23rd Minister of Finance
- In office 14 May 1925 – 24 May 1926
- Prime Minister: Francis Bell Gordon Coates
- Preceded by: William Massey
- Succeeded by: William Downie Stewart

8th Minister of Agriculture
- In office 4 September 1919 – 21 January 1926
- Prime Minister: William Massey Francis Bell Gordon Coates
- Preceded by: William MacDonald
- Succeeded by: Oswald Hawken

Member of the New Zealand Parliament for Ashburton
- In office 2 December 1908 – 14 November 1928
- Preceded by: John McLachlan
- Succeeded by: electorate abolished

Personal details
- Born: 18 October 1867 Christchurch, New Zealand
- Died: 26 September 1946 (aged 78) Ashburton, New Zealand
- Party: Reform
- Spouse: Lilian Kate Wright ​(m. 1909)​
- Relations: Edward George Wright (father-in-law)

= William Nosworthy =

New Zealand politician (1867–1946)

Sir William Nosworthy (18 October 1867 – 26 September 1946) was a New Zealand politician. He briefly served as Minister of Finance and then Minister of External Affairs in the Reform Government.

==Biography==
===Early life===
Nosworthy was born on 18 October 1867 at the Christchurch suburb of St Albans. He was educated at private schools including Christchurch Boys' High School. He was then a farmer at Amuri and Gisborne. In 1895 he returned to Canterbury and farmed with his brother at Waitohi Downs. In 1900 they purchased Whakara, part of the Anama station. In 1917 he purchased the Mesopotamia Station initially owned by the novelist Samuel Butler.
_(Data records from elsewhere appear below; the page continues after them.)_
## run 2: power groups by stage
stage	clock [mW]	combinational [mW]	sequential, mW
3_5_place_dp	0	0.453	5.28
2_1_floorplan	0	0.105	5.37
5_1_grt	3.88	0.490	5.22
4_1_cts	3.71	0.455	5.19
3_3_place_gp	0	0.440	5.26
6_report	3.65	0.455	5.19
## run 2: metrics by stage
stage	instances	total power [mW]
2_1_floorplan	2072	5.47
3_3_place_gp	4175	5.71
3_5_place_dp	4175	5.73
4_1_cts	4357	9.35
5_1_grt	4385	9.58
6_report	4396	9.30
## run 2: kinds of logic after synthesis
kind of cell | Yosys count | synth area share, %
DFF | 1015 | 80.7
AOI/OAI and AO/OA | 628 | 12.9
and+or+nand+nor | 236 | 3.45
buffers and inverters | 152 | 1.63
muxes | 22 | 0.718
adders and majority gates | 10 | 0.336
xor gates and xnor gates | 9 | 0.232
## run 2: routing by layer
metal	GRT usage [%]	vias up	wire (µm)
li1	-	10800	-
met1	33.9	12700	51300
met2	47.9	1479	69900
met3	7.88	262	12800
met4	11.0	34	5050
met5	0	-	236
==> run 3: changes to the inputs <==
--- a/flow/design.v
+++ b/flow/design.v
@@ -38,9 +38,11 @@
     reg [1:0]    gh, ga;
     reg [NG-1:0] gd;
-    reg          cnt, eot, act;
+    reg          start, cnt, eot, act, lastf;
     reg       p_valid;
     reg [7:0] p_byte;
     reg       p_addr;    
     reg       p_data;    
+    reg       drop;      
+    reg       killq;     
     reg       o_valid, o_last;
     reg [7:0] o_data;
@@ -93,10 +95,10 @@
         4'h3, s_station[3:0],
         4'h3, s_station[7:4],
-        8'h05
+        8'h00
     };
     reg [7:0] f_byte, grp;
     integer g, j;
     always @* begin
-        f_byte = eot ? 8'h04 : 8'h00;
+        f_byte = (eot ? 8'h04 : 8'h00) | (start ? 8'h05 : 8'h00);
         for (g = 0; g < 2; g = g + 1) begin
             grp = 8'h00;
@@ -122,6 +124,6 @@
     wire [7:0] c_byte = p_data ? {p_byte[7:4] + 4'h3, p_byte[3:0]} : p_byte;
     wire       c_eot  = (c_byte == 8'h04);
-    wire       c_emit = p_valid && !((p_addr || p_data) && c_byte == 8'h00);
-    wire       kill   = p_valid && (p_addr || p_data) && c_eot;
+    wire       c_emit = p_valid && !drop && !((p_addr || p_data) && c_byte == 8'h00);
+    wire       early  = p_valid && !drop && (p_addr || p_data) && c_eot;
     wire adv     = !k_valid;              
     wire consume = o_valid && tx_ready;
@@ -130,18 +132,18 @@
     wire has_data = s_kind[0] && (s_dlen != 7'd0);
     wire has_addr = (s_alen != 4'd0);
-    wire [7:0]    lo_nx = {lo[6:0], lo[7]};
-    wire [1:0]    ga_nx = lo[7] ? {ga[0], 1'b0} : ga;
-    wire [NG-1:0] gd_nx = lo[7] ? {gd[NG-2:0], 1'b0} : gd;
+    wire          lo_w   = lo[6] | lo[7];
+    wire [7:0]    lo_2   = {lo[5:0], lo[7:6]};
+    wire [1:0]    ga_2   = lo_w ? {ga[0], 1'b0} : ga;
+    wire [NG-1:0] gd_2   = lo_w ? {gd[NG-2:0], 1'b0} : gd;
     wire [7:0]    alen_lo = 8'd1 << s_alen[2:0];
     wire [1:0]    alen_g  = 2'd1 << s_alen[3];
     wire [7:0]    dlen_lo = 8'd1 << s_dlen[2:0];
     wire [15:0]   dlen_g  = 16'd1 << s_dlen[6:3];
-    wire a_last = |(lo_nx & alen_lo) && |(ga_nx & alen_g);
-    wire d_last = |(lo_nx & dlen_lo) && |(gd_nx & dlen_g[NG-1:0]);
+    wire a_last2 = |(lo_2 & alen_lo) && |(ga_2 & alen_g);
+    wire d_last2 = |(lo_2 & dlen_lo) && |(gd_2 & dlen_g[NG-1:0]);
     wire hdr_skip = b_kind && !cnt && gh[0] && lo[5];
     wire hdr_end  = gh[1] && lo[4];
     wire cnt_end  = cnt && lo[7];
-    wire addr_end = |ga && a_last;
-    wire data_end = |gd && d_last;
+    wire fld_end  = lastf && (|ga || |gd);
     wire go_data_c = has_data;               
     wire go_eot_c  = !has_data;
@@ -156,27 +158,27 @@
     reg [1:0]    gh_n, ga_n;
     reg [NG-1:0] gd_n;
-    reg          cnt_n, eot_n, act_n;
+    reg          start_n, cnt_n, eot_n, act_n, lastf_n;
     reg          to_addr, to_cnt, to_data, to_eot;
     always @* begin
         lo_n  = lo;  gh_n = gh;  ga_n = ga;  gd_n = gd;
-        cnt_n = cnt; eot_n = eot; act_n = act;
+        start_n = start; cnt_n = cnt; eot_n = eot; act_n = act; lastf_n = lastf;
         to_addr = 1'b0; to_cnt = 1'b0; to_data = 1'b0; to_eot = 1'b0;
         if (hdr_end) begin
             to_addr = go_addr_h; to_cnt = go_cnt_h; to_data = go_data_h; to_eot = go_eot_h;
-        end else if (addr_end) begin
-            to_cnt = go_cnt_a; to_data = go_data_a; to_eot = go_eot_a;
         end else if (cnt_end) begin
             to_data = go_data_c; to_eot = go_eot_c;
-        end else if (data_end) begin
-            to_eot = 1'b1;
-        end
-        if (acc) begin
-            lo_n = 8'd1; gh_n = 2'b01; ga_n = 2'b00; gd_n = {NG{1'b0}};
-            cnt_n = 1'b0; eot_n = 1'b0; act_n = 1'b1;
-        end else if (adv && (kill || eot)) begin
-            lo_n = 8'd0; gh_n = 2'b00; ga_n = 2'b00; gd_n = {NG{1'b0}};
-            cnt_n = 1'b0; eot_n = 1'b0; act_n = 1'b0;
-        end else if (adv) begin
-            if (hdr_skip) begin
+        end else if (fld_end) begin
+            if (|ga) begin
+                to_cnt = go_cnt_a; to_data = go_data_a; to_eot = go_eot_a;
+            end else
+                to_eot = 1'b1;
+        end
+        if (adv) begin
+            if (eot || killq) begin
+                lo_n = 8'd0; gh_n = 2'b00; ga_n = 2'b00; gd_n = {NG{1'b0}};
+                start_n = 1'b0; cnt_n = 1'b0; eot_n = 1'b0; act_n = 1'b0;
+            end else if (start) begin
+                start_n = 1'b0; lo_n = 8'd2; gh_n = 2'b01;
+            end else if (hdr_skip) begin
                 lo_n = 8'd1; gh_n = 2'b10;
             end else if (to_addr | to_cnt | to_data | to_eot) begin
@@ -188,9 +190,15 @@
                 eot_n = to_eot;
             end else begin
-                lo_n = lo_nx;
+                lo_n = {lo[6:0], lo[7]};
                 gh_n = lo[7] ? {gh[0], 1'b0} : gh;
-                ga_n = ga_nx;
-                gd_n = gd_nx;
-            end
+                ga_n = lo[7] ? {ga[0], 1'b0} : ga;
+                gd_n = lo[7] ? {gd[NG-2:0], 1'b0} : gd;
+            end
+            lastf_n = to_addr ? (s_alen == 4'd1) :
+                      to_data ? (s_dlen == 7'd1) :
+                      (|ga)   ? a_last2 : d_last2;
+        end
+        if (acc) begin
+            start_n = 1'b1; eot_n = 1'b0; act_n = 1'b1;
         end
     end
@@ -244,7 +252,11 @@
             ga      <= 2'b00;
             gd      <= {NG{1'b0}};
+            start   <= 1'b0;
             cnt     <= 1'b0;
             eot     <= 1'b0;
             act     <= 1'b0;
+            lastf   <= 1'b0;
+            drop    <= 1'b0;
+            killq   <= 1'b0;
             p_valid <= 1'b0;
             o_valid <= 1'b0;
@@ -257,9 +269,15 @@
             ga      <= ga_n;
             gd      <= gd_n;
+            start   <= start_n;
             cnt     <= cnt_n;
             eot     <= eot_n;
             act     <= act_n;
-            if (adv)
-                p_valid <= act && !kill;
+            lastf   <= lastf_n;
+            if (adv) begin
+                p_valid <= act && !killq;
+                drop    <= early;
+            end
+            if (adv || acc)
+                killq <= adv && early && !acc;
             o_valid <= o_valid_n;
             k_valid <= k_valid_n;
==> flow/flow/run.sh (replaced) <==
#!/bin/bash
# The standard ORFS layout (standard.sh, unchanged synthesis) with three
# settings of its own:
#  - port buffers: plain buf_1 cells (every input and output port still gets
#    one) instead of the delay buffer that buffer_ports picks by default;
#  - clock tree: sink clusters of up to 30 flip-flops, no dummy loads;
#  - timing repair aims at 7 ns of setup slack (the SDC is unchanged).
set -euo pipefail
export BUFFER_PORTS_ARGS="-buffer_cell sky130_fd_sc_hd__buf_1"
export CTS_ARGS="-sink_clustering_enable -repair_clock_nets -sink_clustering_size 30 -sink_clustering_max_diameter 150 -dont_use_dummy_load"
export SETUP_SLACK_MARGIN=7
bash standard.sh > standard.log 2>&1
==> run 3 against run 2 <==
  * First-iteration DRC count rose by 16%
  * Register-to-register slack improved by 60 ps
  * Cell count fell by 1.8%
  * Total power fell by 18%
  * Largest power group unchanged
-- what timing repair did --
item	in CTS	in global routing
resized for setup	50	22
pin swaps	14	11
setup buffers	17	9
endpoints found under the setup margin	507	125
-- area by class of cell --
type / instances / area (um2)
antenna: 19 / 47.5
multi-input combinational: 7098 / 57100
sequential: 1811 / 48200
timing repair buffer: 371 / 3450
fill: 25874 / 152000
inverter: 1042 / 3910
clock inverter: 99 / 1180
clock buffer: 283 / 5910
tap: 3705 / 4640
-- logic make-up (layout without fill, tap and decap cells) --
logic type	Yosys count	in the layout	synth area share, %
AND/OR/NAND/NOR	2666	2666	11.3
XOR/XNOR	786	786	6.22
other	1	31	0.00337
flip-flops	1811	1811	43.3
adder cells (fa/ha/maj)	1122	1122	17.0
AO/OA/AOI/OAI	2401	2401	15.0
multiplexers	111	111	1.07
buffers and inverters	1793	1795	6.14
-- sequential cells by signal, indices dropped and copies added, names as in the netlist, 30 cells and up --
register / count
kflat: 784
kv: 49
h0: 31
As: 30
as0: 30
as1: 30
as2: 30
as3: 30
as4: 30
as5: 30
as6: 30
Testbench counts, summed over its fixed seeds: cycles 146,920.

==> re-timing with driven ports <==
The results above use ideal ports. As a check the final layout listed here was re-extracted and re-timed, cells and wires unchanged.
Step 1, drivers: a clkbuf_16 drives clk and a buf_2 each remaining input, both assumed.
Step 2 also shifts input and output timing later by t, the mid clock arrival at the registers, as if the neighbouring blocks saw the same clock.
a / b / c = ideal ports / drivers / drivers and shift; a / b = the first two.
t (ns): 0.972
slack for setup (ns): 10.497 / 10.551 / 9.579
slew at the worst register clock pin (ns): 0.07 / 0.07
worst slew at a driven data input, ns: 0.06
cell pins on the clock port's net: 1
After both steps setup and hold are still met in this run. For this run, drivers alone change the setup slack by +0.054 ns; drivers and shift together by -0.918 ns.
What follows belongs to an exercise in optimizing a design on an open flow for small area, a short achievable clock period and few clock cycles; a production flow would make more cautious choices. Only simulation tests tie the RTL to the original design; equivalence was not proved.

==> garnet <==
## rnc_decoder
module rnc_decoder (
    input  wire        clk,
    input  wire        rst,           
    input  wire        start,         
    input  wire [15:0] in_len,        
    output reg  [1:0]  status,        
    output reg  [2:0]  err,           
    output reg  [3:0]  fcause,        
    output wire [15:0] out_len,       
    output reg  [15:0] crc,           
    output reg         in_re,
    output reg  [15:0] in_addr,
    input  wire [7:0]  in_rdata,
    output wire        out_we,
    output wire [15:0] out_waddr,
    output wire [7:0]  out_wdata,
    output wire        out_re,
    output wire [15:0] out_raddr,
    input  wire [7:0]  out_rdata
);
    localparam ST_IDLE  = 2'd0;
    localparam ST_BUSY  = 2'd1;
    localparam ST_DONE  = 2'd2;
    localparam ST_ERROR = 2'd3;
    localparam E_HEADER    = 3'd1;
    localparam E_METHOD    = 3'd2;
    localparam E_FORMAT    = 3'd3;
  ...
Settings: LEC_CHECK=0, ABC_CLOCK_PERIOD_IN_PS=4500, CAP_MARGIN=20, CORE_MARGIN=2, CORE_UTILIZATION=40, SETUP_SLACK_MARGIN=5, SLEW_MARGIN=20; clock period 10.0 ns.
run.sh (not shown) runs the stock make flow with config.mk's settings and CLKGATE_MAP_FILE= SYNTH_SCRIPT=/design/flow/synth_recipe.tcl, a recipe that flattens the netlist after the stock synthesis.
==> fjord: changes against garnet <==
--- a/flow/design.v
+++ b/flow/design.v
@@ -49,10 +49,11 @@
     localparam D_ACT   = 4'd8;    
     localparam D_LISS  = 4'd9;    
     localparam D_BITS  = 4'd10;   
     localparam D_MCHK  = 4'd11;   
     localparam D_FIN   = 4'd12;   
+    localparam D_EOB   = 4'd13;   
     localparam P_LIT = 2'd0;      
     localparam P_LEN = 2'd1;      
     localparam P_POS = 2'd2;      
     localparam P_SUB = 2'd3;      
     reg [3:0]  dst;
@@ -65,11 +66,11 @@
     reg [7:0]  acc;          
     reg [3:0]  cnt;
     reg [7:0]  nb;           
     reg        nbv;          
     reg        pend;         
-    reg [74:0] leA, leB, leC;
+    reg [68:0] leA, leB, leC;
     reg [63:0] srA, srB, srC;
     reg [1:0]  btab;
     reg [4:0]  idx;
     reg [17:0] ksum;
     reg        ins_pend;
@@ -115,44 +116,59 @@
                 r = r[0] ? ((r >> 1) ^ 16'hA001) : (r >> 1);
             crc_byte = r;
         end
     endfunction
     function [4:0] le_get;
-        input [74:0] le;
+        input [68:0] le;
         input [4:0]  l;
         integer k;
         begin
             le_get = 5'd0;
-            for (k = 1; k < 16; k = k + 1)
+            if (l == 5'd1) le_get = {3'd0, le[1:0]};
+            if (l == 5'd2) le_get = {2'd0, le[4:2]};
+            if (l == 5'd3) le_get = {1'd0, le[8:5]};
+            for (k = 4; k < 16; k = k + 1)
                 if (l == k[4:0])
-                    le_get = le[5*(k-1) +: 5];
+                    le_get = le[9+5*(k-4) +: 5];
         end
     endfunction
     wire busy     = (status == ST_BUSY);
     wire have_acc = (cnt != 4'd0);
     wire nb_ok    = nbv && !exh;
     wire av1      = have_acc || nb_ok;            
     wire f1       = !have_acc && exh;             
     wire two_ok   = (cnt >= 4'd2) || nb_ok;       
     wire b0       = have_acc ? acc[7] : nb[7];
     wire b1       = (cnt >= 4'd2) ? acc[6] : (cnt == 4'd1) ? nb[7] : nb[6];
-    reg [74:0] le_t;
+    reg [68:0] le_t;
     reg [63:0] sr_t;
     always @* begin
         case (purp)
             P_LEN:   begin le_t = leC; sr_t = srC; end
             P_POS:   begin le_t = leB; sr_t = srB; end
             default: begin le_t = leA; sr_t = srA; end
         endcase
     end
     wire [4:0] le_h3 = le_get(le_t, {1'b0, gl} + 5'd3);
     wire [4:0] le_h4 = le_get(le_t, {1'b0, gl} + 5'd4);
-    wire [5:0] s1    = {gs, b0} - {1'b0, le_lo};
-    wire       m1    = !gdead && (s1 < {1'b0, le_h1});
+    wire [5:0] s1c0  = {gs, 1'b0} - {1'b0, le_lo};       
+    wire [5:0] s1c1  = {gs, 1'b1} - {1'b0, le_lo};       
+    wire [5:0] s2c00 = {s1c0[4:0], 1'b0} - {1'b0, le_h1};
+    wire [5:0] s2c01 = {s1c0[4:0], 1'b1} - {1'b0, le_h1};
+    wire [5:0] s2c10 = {s1c1[4:0], 1'b0} - {1'b0, le_h1};
+    wire [5:0] s2c11 = {s1c1[4:0], 1'b1} - {1'b0, le_h1};
+    wire       m1c0  = (s1c0 < {1'b0, le_h1});
+    wire       m1c1  = (s1c1 < {1'b0, le_h1});
+    wire       m2c00 = (s2c00 < {1'b0, le_h2}) && (s1c0[5:4] == 2'b00);
+    wire       m2c01 = (s2c01 < {1'b0, le_h2}) && (s1c0[5:4] == 2'b00);
+    wire       m2c10 = (s2c10 < {1'b0, le_h2}) && (s1c1[5:4] == 2'b00);
+    wire       m2c11 = (s2c11 < {1'b0, le_h2}) && (s1c1[5:4] == 2'b00);
+    wire [5:0] s1    = b0 ? s1c1 : s1c0;
+    wire       m1    = !gdead && (b0 ? m1c1 : m1c0);
     wire       dead1 = gdead || (s1[5:4] != 2'b00);
-    wire [5:0] s2    = {s1[4:0], b1} - {1'b0, le_h1};
-    wire       m2    = !dead1 && (s2 < {1'b0, le_h2});
+    wire [5:0] s2    = b0 ? (b1 ? s2c11 : s2c10) : (b1 ? s2c01 : s2c00);
+    wire       m2    = !gdead && (b0 ? (b1 ? m2c11 : m2c10) : (b1 ? m2c01 : m2c00));
     wire       dead2 = dead1 || (s2[5:4] != 2'b00);
     wire       g_two = !m1 && two_ok && (gl != 4'd15);
     wire       g_hit = m1 || (g_two && m2);
     wire [3:0] gsym  = sr_t[4*gidx +: 4];
     wire       liss    = (dst == D_LISS);
@@ -246,12 +262,10 @@
     task begin_table;
         input [1:0] which;
         begin
             btab <= which;
             idx  <= 5'd0;
-            ksum <= 18'd0;
-            leC  <= 75'd0;
             dst  <= D_TD;
         end
     endtask
     task begin_symbol;
         input [1:0] which;
@@ -261,20 +275,20 @@
             gs    <= 5'd0;
             gdead <= 1'b0;
             le_lo <= 5'd0;
             case (which)
                 P_LEN: begin
-                    le_h1 <= leC[4:0];
-                    le_h2 <= leC[9:5];
+                    le_h1 <= {3'd0, leC[1:0]};
+                    le_h2 <= {2'd0, leC[4:2]};
                 end
                 P_POS: begin
-                    le_h1 <= leB[4:0];
-                    le_h2 <= leB[9:5];
+                    le_h1 <= {3'd0, leB[1:0]};
+                    le_h2 <= {2'd0, leB[4:2]};
                 end
                 default: begin
-                    le_h1 <= leA[4:0];
-                    le_h2 <= leA[9:5];
+                    le_h1 <= {3'd0, leA[1:0]};
+                    le_h2 <= {2'd0, leA[4:2]};
                 end
             endcase
             dst   <= D_SYM;
         end
     endtask
@@ -388,13 +402,16 @@
             end else if (pf_issue) begin
                 pend <= 1'b1;
             end
             if (ins_pend) begin
                 ins_pend <= 1'b0;
-                for (i = 1; i < 16; i = i + 1)
+                if (ins_l <= 4'd1) leC[1:0] <= leC[1:0] + 2'd1;
+                if (ins_l <= 4'd2) leC[4:2] <= leC[4:2] + 3'd1;
+                if (ins_l <= 4'd3) leC[8:5] <= leC[8:5] + 4'd1;
+                for (i = 4; i < 16; i = i + 1)
                     if (i[3:0] >= ins_l)
-                        leC[5*(i-1) +: 5] <= leC[5*(i-1) +: 5] + 5'd1;
+                        leC[9+5*(i-4) +: 5] <= leC[9+5*(i-4) +: 5] + 5'd1;
                 for (i = 0; i < 16; i = i + 1) begin
                     if (i[4:0] > ins_pos)
                         srC[4*i +: 4] <= srC[4*(i-1) +: 4];
                     else if (i[4:0] == ins_pos)
                         srC[4*i +: 4] <= ins_sym;
@@ -422,10 +439,12 @@
                         if (hcnt == 5'd11)
                             dst <= D_HCHK;
                     end
                 end
                 D_HCHK: begin
+                    leC     <= 69'd0;
+                    ksum    <= 18'd0;
                     rem_in  <= in_len - 16'd18;
                     exh     <= (in_len == 16'd18);
                     if (sig_bad)
                         fail(E_HEADER, C_BAD_SIGNATURE);
                     else if (meth_bad)
@@ -476,19 +495,21 @@
                             fail(E_FORMAT, C_INPUT_EXHAUSTED);
                         end
                     end
                 end
                 D_TEND: begin
+                    if (btab != 2'd2) begin
+                        leA <= leB;
+                        srA <= srB;
+                        leB <= leC;
+                        srB <= srC;
+                        leC <= 69'd0;
+                        ksum <= 18'd0;
+                    end
                     if (ksum[17] || (ksum[16] && ksum[15:0] != 16'd0))
                         fail(E_FORMAT, C_OVERSUBSCRIBED);
                     else begin
-                        if (btab != 2'd2) begin
-                            leA <= leB;
-                            srA <= srB;
-                            leB <= leC;
-                            srB <= srC;
-                        end
                         if (btab == 2'd2) begin
                             lasthi <= 8'd0;
                             dst    <= D_CTRL;
                         end else
                             begin_table(btab + 2'd1);
@@ -562,11 +583,11 @@
                 end
                 D_LISS: begin
                     if (gsym == 4'd0)
                         fail(E_FORMAT, C_ZERO_COUNT);
                     else if (gsym == 4'd2)
-                        begin_table(2'd0);
+                        dst <= D_EOB;
                     else if (rem_out < {12'd0, gsym})
                         fail(E_SIZE, C_OVERRUN);
                     else if (rem_in < {12'd0, gsym})
                         fail(E_FORMAT, C_INPUT_EXHAUSTED);
                     else if (!q_valid) begin
@@ -630,10 +651,15 @@
                         dopos   <= dop_nx;
                         rem_out <= rout_nx;
                         next_token;
                     end
                 end
+                D_EOB: begin
+                    leC  <= 69'd0;
+                    ksum <= 18'd0;
+                    begin_table(2'd0);
+                end
                 D_FIN: begin
                     if (drained) begin
                         if (crc != ucrc)
                             fail(E_INTEGRITY, 4'd0);
                         else begin
--- a/flow/config.mk
+++ b/flow/config.mk
@@ -6,8 +6,9 @@
 export NUM_CORES = 4
 export LEC_CHECK = 0
 export ABC_CLOCK_PERIOD_IN_PS = 4500
 export CAP_MARGIN = 20
 export CORE_MARGIN = 2
-export CORE_UTILIZATION = 40
+export CORE_UTILIZATION = 55
+export PLACE_DENSITY = 0.75
 export SETUP_SLACK_MARGIN = 5
 export SLEW_MARGIN = 20
==> flow_metrics.tcl <==
set metrics [dict create \
    postCtsSetupBuffers 126 \
    timing.final.crit_share_pct 51.9 \
    min_to "leA[12]$_DFFE_PP_" \
    sh_seq_area_pct 39.4 \
    synthDominantCellAreaShare_pct 45.8 \
    synth_compound_area_share_pct 19.5 \
    p_comb_mw 3.81 \
    final_area_mm2 0.0568 \
    status "complete, no violations" \
    path_delay_family "simple AND/OR/NAND/NOR gates" \
]
-- figures above: garnet

==> flow_metrics.tcl <==
set metrics [dict create \
    synthDominantCellAreaShare_pct 44.2 \
    status "complete, no violations" \
    num-clock-buffers 103 \
    clock_latency_ns 0.68 \
    path_delay_family "compound AO/OA/AOI/OAI gates" \
    min_to "leA[38]$_DFFE_PP_" \
    core_area_mm2 0.0853 \
    final_area_mm2 0.0551 \
]
-- figures above: fjord

Testbench counts of garnet, summed over its fixed seeds: cycles 180,433.
Testbench counts of fjord, summed over its fixed seeds: cycles 180,527.

[separate check: timing with driven ports]
The flow's constraints put no driver on any port. The routed layouts listed below were extracted and timed again, unchanged, in two steps.
Step 1 sets driving cells, clkbuf_16 on the clock port and buf_2 on the other inputs (assumed; they add their load-dependent delay and slew).
Step 2 times the ports against the registers' clock, not the clock port: input delays grow and output delays shrink by t, the midpoint of the rising clock arrivals with the driver on.
Three values: ideal ports, drivers, drivers and shift; two values: the first two.
run | shift t [ns] | setup WS [ns] | hold slack, ns | cell pins on the clock port's net
garnet | 0.744 | 4.811 / 4.811 / 4.240 | 0.425 / 0.425 / 0.425 | 1
fjord | 0.735 | 4.828 / 4.828 / 4.216 | 0.438 / 0.438 / 0.438 | 1
After both steps setup and hold are still met in every run listed. For fjord, which loses most, drivers alone change the setup slack by 0.000 ns; drivers and shift together by -0.612 ns.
He married Lilian Kate Wright, daughter of Edward George Wright. They had no children.

===Political career===

Nosworthy stood in the electorate in the . The Second Ballot Act was in force and on election night, he was in third place behind David Jones. Nosworthy encouraged his supporters to vote for Jones in the second ballot. After a recount, the situation was reversed (Nosworthy was 30 votes ahead) and Jones advertised for his supporters to vote for Nosworthy, and indeed, Nosworthy was successful in the second ballot. In 1912 he became the junior government whip.

He was first appointed to Cabinet in 1919, being appointed Minister of Agriculture (1919–1925) and then Minister of Immigration (1920–1925) by Prime Minister William Massey. When Massey died in 1925, Nosworthy gained the more important role of Minister of Finance in the interim government of Francis Bell.

Nosworthy contested the leadership ballot to succeed Massey, but was defeated by Gordon Coates. He continued to serve as Minister of Finance until the following year, when he was given the Minister of External Affairs portfolio instead (1926–1928). He held this position until 1928. There was rumours that Coates wished to drop Nosworthy from cabinet in his post- reshuffle. Newspapers thought he along with several others would be dropped and the Governor-General, Sir Charles Fergusson, also disliked Nosworthy thinking him 'boring'. However as Coates had entered cabinet at the same time as Nosworthy and in recognition that he had stood for the leadership, Coates thought it would be too bad of a look to dump him as a minister. As Minister of External Affairs he was in charge of Samoa where disaffection among locals with the Mau movement. He opposed the movement demand for self governance and determination, supporting the Administrator of Western Samoa, George Spafford Richardson, to deal with increasing civil unrest.

Nosworthy retired from parliament at the 1928 election, serving through six terms of Parliament.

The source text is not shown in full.